## YOUR TASK
Among the lines of the data, copy those that hold "CntW".

## SUPPLIED MATERIAL

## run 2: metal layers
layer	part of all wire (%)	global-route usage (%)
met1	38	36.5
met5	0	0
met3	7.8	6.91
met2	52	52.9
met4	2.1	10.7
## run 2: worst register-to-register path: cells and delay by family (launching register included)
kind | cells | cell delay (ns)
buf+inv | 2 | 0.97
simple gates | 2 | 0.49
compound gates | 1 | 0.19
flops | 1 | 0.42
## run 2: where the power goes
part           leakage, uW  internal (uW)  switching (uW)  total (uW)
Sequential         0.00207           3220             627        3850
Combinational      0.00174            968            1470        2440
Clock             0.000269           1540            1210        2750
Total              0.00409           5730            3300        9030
$ cat src/rtl/uart_rx_intr.sv
// uart_rx_intr: 8N1 UART receiver with a CPU-facing data register and a level interrupt.
//
// The last correctly framed byte is held in r_data. intr stays high until the CPU
// acknowledges it with ack.
//
// Ports:
//   clk        in   system clock, rising edge
//   rst        in   asynchronous active-high reset
//   uart_rx    in   asynchronous serial line, idles high
//   ack        in   one-cycle interrupt acknowledge; clears intr and overrun
//   r_data     out  last correctly framed byte
//   intr       out  level request: an unread byte is pending
//   overrun    out  sticky: a byte completed while intr was already high
//   frame_err  out  one-cycle pulse on a bad stop bit
module uart_rx_intr #(
    parameter int unsigned CLKS_PER_BIT = 868
) (
    input  logic       clk,
    input  logic       rst,
    input  logic       uart_rx,
    input  logic       ack,
    output logic [7:0] r_data,
    output logic       intr,
    output logic       overrun,
    output logic       frame_err
);

    localparam int unsigned CntW = $clog2(CLKS_PER_BIT);
    localparam logic [CntW-1:0] HalfLast = CntW'(CLKS_PER_BIT / 2 - 1);
    localparam logic [CntW-1:0] BitLast  = CntW'(CLKS_PER_BIT - 1);
    localparam logic [CntW-1:0] CntOne   = CntW'(1);

    typedef enum logic [2:0] {StIdle, StStart, StData, StStop, StBreak} state_e;

    state_e          r_state;
    logic            r_rx_s1;
    logic            r_rx_s2;
    logic [CntW-1:0] r_cnt;
    logic [2:0]      r_idx;
    logic [7:0]      r_sh;

    // Two-flop synchroniser; reset to the idle line level so reset never looks like a start.
    always_ff @(posedge clk or posedge rst) begin
        if (rst) begin
            r_rx_s1 <= 1'b1;
            r_rx_s2 <= 1'b1;
        end else begin
            r_rx_s1 <= uart_rx;
            r_rx_s2 <= r_rx_s1;
        end
    end

    always_ff @(posedge clk or posedge rst) begin
        if (rst) begin
            r_state   <= StIdle;
            r_cnt     <= '0;
            r_idx     <= 3'd0;
            r_sh      <= 8'h00;
            r_data    <= 8'h00;
            intr      <= 1'b0;
            overrun   <= 1'b0;
            frame_err <= 1'b0;
        end else begin
            frame_err <= 1'b0;
            // The acknowledge clears the flags. A commit in the same cycle overrides this below.
            if (ack) begin
                intr    <= 1'b0;
                overrun <= 1'b0;
            end
            unique case (r_state)
                StIdle: begin
                    r_cnt <= '0;
                    if (!r_rx_s2) begin
                        r_state <= StStart;
                    end
                end
                StStart: begin
                    if (r_cnt == HalfLast) begin
                        r_cnt <= '0;
                        r_idx <= 3'd0;
                        r_state <= r_rx_s2 ? StIdle : StData;
                    end else begin
                        r_cnt <= r_cnt + CntOne;
                    end
                end
                StData: begin
                    if (r_cnt == BitLast) begin
                        r_cnt <= '0;
                        r_sh  <= {r_rx_s2, r_sh[7:1]};
                        if (r_idx == 3'd7) begin
                            r_state <= StStop;
                        end else begin
                            r_idx <= r_idx + 3'd1;
                        end
                    end else begin
                        r_cnt <= r_cnt + CntOne;
                    end
                end
                StStop: begin
                    if (r_cnt == BitLast) begin
                        r_cnt <= '0;
                        if (r_rx_s2) begin
                            r_data  <= r_sh;
                            intr    <= 1'b1;
                            // An acknowledge in the commit cycle consumed the old byte.
                            overrun <= ack ? 1'b0 : (overrun | intr);
                            r_state <= StIdle;
                        end else begin
                            frame_err <= 1'b1;
                            r_state   <= StBreak;
                        end
                    end else begin
                        r_cnt <= r_cnt + CntOne;
                    end
                end
                StBreak: begin
                    r_cnt <= '0;
                    // Wait for the line to return high so a held-low line cannot re-trigger.
                    if (r_rx_s2) begin
                        r_state <= StIdle;
                    end
                end
                default: begin
                    r_cnt   <= '0;
                    r_state <= StIdle;
                end
            endcase
        end
    end

endmodule
$ cat config.mk
export PLATFORM = sky130hd
export DESIGN_NAME = uart_rx_intr
export DESIGN_NICKNAME = d
export VERILOG_FILES = /design/src/rtl/uart_rx_intr.sv
export SDC_FILE = /design/constraint.sdc
export NUM_CORES = 1
export LEC_CHECK = 0
export BUFFER_PORTS_ARGS = -buffer_cell sky130_fd_sc_hd__buf_4
export CAP_MARGIN = 15
export CORE_AREA = 5 5 68 70
export DETAILED_ROUTE_END_ITERATION = 16
export DIE_AREA = 0 0 73 75
export SYNTH_ARGS = -nofsm -noshare
export SYNTH_HDL_FRONTEND = slang
export SYNTH_SLANG_ARGS = --single-unit
export TNS_END_PERCENT = 10
$ cat constraint.sdc
create_clock -name clk -period 2 [get_ports clk]
set_clock_uncertainty 0.05 [all_clocks]
set_input_delay 0.3 -clock clk [delete_from_list [all_inputs] [get_ports clk]]
set_output_delay 0.3 -clock clk [all_outputs]
set_load 0.005 [all_outputs]
==> impl_results.md, run 1 <==
* Cell Count, Final, Fillers Out at 220
* Clock Sinks at 37
* Die area at 5480 um^2
* Hold Crit Class: in2async
* Fin crit period at 1.90 ns
* Total routed wirelength at 3000 um
* Max cap viols at 0
* DRC viols at 0
* Initial antenna violation count at 0
* Final core occ at 51.7%
* Fin. Hold Viols at 0
* Final slew viol count at 0
* Via count at 1064
* Final hold slack at 0.0594 ns
* Initial Util at 42.9%
* Most frequent cell after synthesis: dfrtp_1
* Vias per cell at 4.84
* CTS Buf Count at 5
* Final setup fails at 0
* DP Area at between 1500 and 2000 um^2
* Global Route Usage Sum at 12.8%
* Worst-path fanout max at 5
* Post-Syn Nets at 147
* Post-DP HPWL at 2200 um
* Vias in the first global route at 1144
* Largest net degree at the start of global routing at 38
* Clk slew on worst S/H paths at 0.07 ns
* Period utilization at between 90% and 100%
* CTS tree: built
* Final antenna diode count at 0
* Later-pin clock latency in the skew report at 0.29 ns
* EDFF count, synth at 0
* Worst-case clock buffer depth at 2
* Gate Count Post-Synth at 139
* PortBufs at 14
* Boundary pin count at 15
* Fin nets at 177
* Routed Antenna Nets at 0
* Power Total at 1.30 mW
* P&R area growth vs syn at 20.5%
* Core area at 3910 um^2
* Cell Area, Synth at 1680 um^2
* Leading area contributor after synthesis: dfrtp_1
* Post-synthesis sequential area ratio at between 50% and 60%
* CTS Root Buffer Type: clkbuf_8
* Postcts setup bufs at 0
* Synth warn at 0
* Final WS setup at 0.102 ns
* Synth cell count leaders: dfrtp_1, nor2_1, mux2_2
* Top cells by area in the synthesized netlist: dfrtp_1, mux2_2, nor2_1
* Leak at 1.00 nW
* Dpl ws at 0.0349 ns
* Critical path startpoint category: flop
* Worst Setup End Kind: flop
* Status: finished clean
* 1st-iter DRT viols at 65
* Max IR drop VDD at between 0.4 and 0.5 mV
* Top cell type's share of synthesized area at 52.2%
* Pre-antenna DRT Iters at 4
* First-pass GRT wire length at 5290 um
* Share of post-route cells with drive strength above 1 at 34.7%
* Distinct cell type count after synthesis at 35
* Synth Area per Inst at 12.1 um^2
* Peak Freq at 527 MHz
* Worst EP required at 2.12 ns
* # H-tree levels at 2
* Worst-margin pin slew at around 0.44 ns
* TNS Setup at 0 ns
* Post-synthesis register bit count at 37
* Ys async rst share at 100%
* Core Rows at 23
* RSZ-0062 raised after global routing: false
* Most used flip-flop cell after synthesis: dfrtp_1
* WP data arrival at 2.01 ns
* GR Overflow Total at 0
* Die Y at approximately 75 um
* Gpl congestion at about 0.9
* Die boundary width at 73 um
* Routed len/inst at 13.6 um
* Placed Cells at 212
* Relative slew margins at 70.6%
* Critical path class: reg2reg
* Final Cell Area at 2020 um^2
* Pwr/cell area at around 640 nW/um^2
## registers in the layout, indices dropped and copies added (netlist names)
register	cells
r_rx_s1	1
frame_err	1
r_state	3
overrun	1
intr	1
r_sh	8
r_idx	3
r_rx_s2	1
r_data	8
r_cnt	10
## layout make-up
cell class	count	area, um^2
fillers	366	1890
flip-flops and latches	37	928
multi-input cells	91	713
repair buffers	27	203
clock buffers	8	90.1
well taps	50	62.6
inverters	7	26.3
## report_power, final
part | total, mW | switching [mW] | leakage (nW) | internal (mW)
Combinational | 0.0207 | 0.0151 | 0.461 | 0.00564
Sequential | 0.754 | 0.00192 | 0.495 | 0.752
Clock | 0.527 | 0.246 | 0.0455 | 0.281
Total | 1.30 | 0.263 | 1.00 | 1.04
## critical path, cell delays in order, from the launching register on
cell	delay (ns)
dfrtp_1	0.40
or3b_4	0.44
buf_4	0.16
nor3_4	0.11
buf_4	0.15
xnor2_1	0.08
a2111oi_2	0.38
## placed cells by master, fill, tap and decap left out, types with 4 or more instances in the layout
master and n:
mux2_2 17, inv_1 7, buf_4 27, nor2_1 21
xnor2_1 7, nand2_1 8, nand3_1 5, clkbuf_8 6
dfrtp_1 35, ha_1 4
## layer usage
metal / global-route usage [%] / up-vias / share of wire (%) / wire length [um]
met2: 21.1 / 17 / 49 / 1460
met4: 5.12 / 0 / 1.7 / 51
met1: 15.2 / 508 / 46 / 1380
li1: - / 533 / - / -
met3: 4.81 / 6 / 3.9 / 116
met5: 0 / - / 0 / 0
## timing repair
item / in CTS / in global routing
setup endpoints to repair: 0 / 17
gates resized for setup: 0 / 2
endpoints found under the hold margin: 0 / 0
hold buffers: 0 / 0
## cells by family after synthesis
family	Yosys count	share of synthesized area [%]
buf+inv	11	2.68
mux	19	12.6
simple gates	51	16.6
fa+ha+maj	4	2.98
xor+xnor	9	4.69
flops	37	55.3
compound gates	8	5.14
## path summary, 6_finish.rpt
path / startpoint / end / slack, ns / cells past startpoint
hold / removal: rst / r_cnt[1] / 0.06 / 3
setup / recovery: r_cnt[8] / r_state[0] / 0.10 / 6
max in group asynchronous: rst / r_rx_s2 / 1.50 / 3
min in group clk: uart_rx / r_rx_s1 / 0.07 / 1
hold reg to reg: r_rx_s1 / r_rx_s2 / 0.31 / 0
setup reg to reg: r_cnt[8] / r_state[0] / 0.10 / 6
No activity file was read; power rests on OpenSTA's default activity.
==> run 2: changes to the inputs <==
BUFFER_PORTS_ARGS = default   (was -buffer_cell sky130_fd_sc_hd__buf_4)
DONT_BUFFER_PORTS = 1   (was default)
==> impl_results.md, run 2 (synthesized netlist as in run 1, its figures left out) <==
* Most frequent cells in the layout: dfrtp_1, nor2_1, mux2_2
* Boundary pin count at 15
* CP max stage cell: or3b_1
* Gpl congestion at 0.826
* Critical path class: reg2reg
* Worst-path fanout max at 10
* Final setup fails at 0
* Max cap viols at 0
* Hold Crit Class: in2reg
* # H-tree levels at 2
* Commonest non-fill, non-tap cell in the layout: dfrtp_1
* Total routed wirelength at approximately 2900 um
* Worst EP required at roughly 2.1 ns
* Final antenna diode count at 0
* Share of post-route cells with drive strength above 1 at 29.6%
* First-pass GRT wire length at between 5000 and 6000 um
* Pwr/cell area at about 670 nW/um^2
* WP data arrival at 2.04 ns
* Core Rows at 23
* Max IR drop VDD at approximately 0.33 mV
* Status: finished clean
* WP buf/inv at 2
* Routed len/inst at about 14 um
* Slowest stage delay, CP at 0.42 ns
* Peak Freq at 521 MHz
* Worst-margin pin slew at 0.457 ns
* Global Route Usage Sum at 12.8%
* Initial Util at 42.9%
* Initial antenna violation count at 0
* Die area at 5480 um^2
* CTS tree: built
* 1st-iter DRT viols at 61
* Leak at between 0.9 and 1 nW
* CTS Root Buffer Type: clkbuf_8
* Fin crit period at roughly 1.9 ns
* Critical path's top delay family: simple AND/OR/NAND/NOR gates
* Period utilization at 95.9%
* Vias in the first global route at 1173
* Final slew viol count at 0
* Pre-antenna DRT Iters at 4
* Postcts setup bufs at 0
* Worst Setup End Kind: flop
* Die boundary width at between 70 and 80 um
* Via count at 1065
* P&R area growth vs syn at 16.4%
* GR Overflow Total at 0
* PortBufs at 0
* Most frequent CP cell: buf_4
* Core area at 3910 um^2
* Worst-case clock buffer depth at 2
* Largest net degree at the start of global routing at 38
* Post-DP HPWL at 2140 um
* Cell Count, Final, Fillers Out at 209
* TNS Setup at 0 ns
* FILL cells at about 380
* RSZ-0062 raised after global routing: false
* Clk slew on worst S/H paths at approximately 0.08 ns
* CTS Buf Count at 5
* Largest regs: r_cnt x10, r_data x8, r_sh x8
* Fin. Hold Viols at 0
* Max FFs per register at 10
* Largest Register: r_cnt
* Critical path startpoint category: flop
* Placed Cells at about 200
* Routed Antenna Nets at 0
* Fin nets at 166
* Clock Sinks at 37
* DRC viols at 0
* R2R Setup Slk at between 0.08 and 0.09 ns
* Later-pin clock latency in the skew report at approximately 0.29 ns
* Die Y at between 70 and 80 um
* Cells along the critical path: or3b_1 -> buf_4 -> nor4_4 -> buf_4 -> mux2_2
* Vias per cell at 5.10
* Relative slew margins at 69.5%
==> run 2: final timing paths <==
| path | startpoint | end | cells past startpoint |
|---|---|---|---|
| worst max-delay path | r_cnt[8] | r_data[0] | 5 |
| worst min-delay path | ack | intr | 2 |
| worst max register to register | r_cnt[8] | r_data[0] | 5 |
| worst min register to register | r_rx_s1 | r_rx_s2 | 0 |
| max in group asynchronous | rst | r_rx_s1 | 3 |
| min in group asynchronous | rst | r_sh[4] | 3 |
==> run 2: timing repair <==
item | 4_1_cts | 5_1_grt
endpoints found under the hold margin | 37 | 0
hold buffers | 3 | 0
resized for setup | 0 | 2
endpoints found under the setup margin | 0 | 10
==> run 2: worst reg2reg max path: cells and delay by family (launching register included) <==
kind | cells | cell delay [ns]
simple gates | 2 | 0.61
buf+inv | 2 | 0.41
flops | 1 | 0.39
mux | 1 | 0.35
==> run 2: report_power, final <==
group          leakage [nW]  internal, mW  switching (mW)  total (mW)
sequential            0.495         0.752         0.00213       0.754
clock                0.0512         0.279           0.260       0.538
combinational         0.397       0.00590          0.0155      0.0214
==> run 2: through the flow <==
step | setup slack, ns | util, % | cell area, um^2 | hold slack [ns] | power [mW]
2_1_floorplan | 0.0189 | - | 1680 | 0.254 | 0.779
3_3_place_gp | 0.111 | 46.5 | 1820 | 0.255 | 0.785
3_5_place_dp | 0.0817 | 46.5 | 1820 | 0.255 | 0.786
4_1_cts | 0.0730 | 49.7 | 1950 | 0.111 | 1.34
5_1_grt | 0.0196 | 49.9 | 1950 | 0.111 | 1.38
6_report | 0.0819 | 49.9 | 1950 | 0.117 | 1.31
==> run 2: layout make-up <==
type / count / area [um^2] / area share (%)
clock buffers: 6 / 82.6 / 4.23
clock inverters: 2 / 13.8 / 0.704
inverters: 7 / 26.3 / 1.34
multi-input cells: 91 / 713 / 36.5
flip-flops and latches: 37 / 928 / 47.5
well taps: 50 / 62.6 / 3.20
repair buffers: 16 / 128 / 6.53
==> run 2: routing by layer <==
layer | up-vias | wire, um | track usage (%)
met3 | 7 | 177 | 6.01
met4 | 0 | 62 | 6.97
li1 | 510 | - | -
met1 | 530 | 1220 | 13.9
met5 | - | 0 | 0
met2 | 18 | 1460 | 20.8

## WRITTEN ANSWER
    localparam int unsigned CntW = $clog2(CLKS_PER_BIT);
    localparam logic [CntW-1:0] HalfLast = CntW'(CLKS_PER_BIT / 2 - 1);
    localparam logic [CntW-1:0] BitLast  = CntW'(CLKS_PER_BIT - 1);
    localparam logic [CntW-1:0] CntOne   = CntW'(1);
    logic [CntW-1:0] r_cnt;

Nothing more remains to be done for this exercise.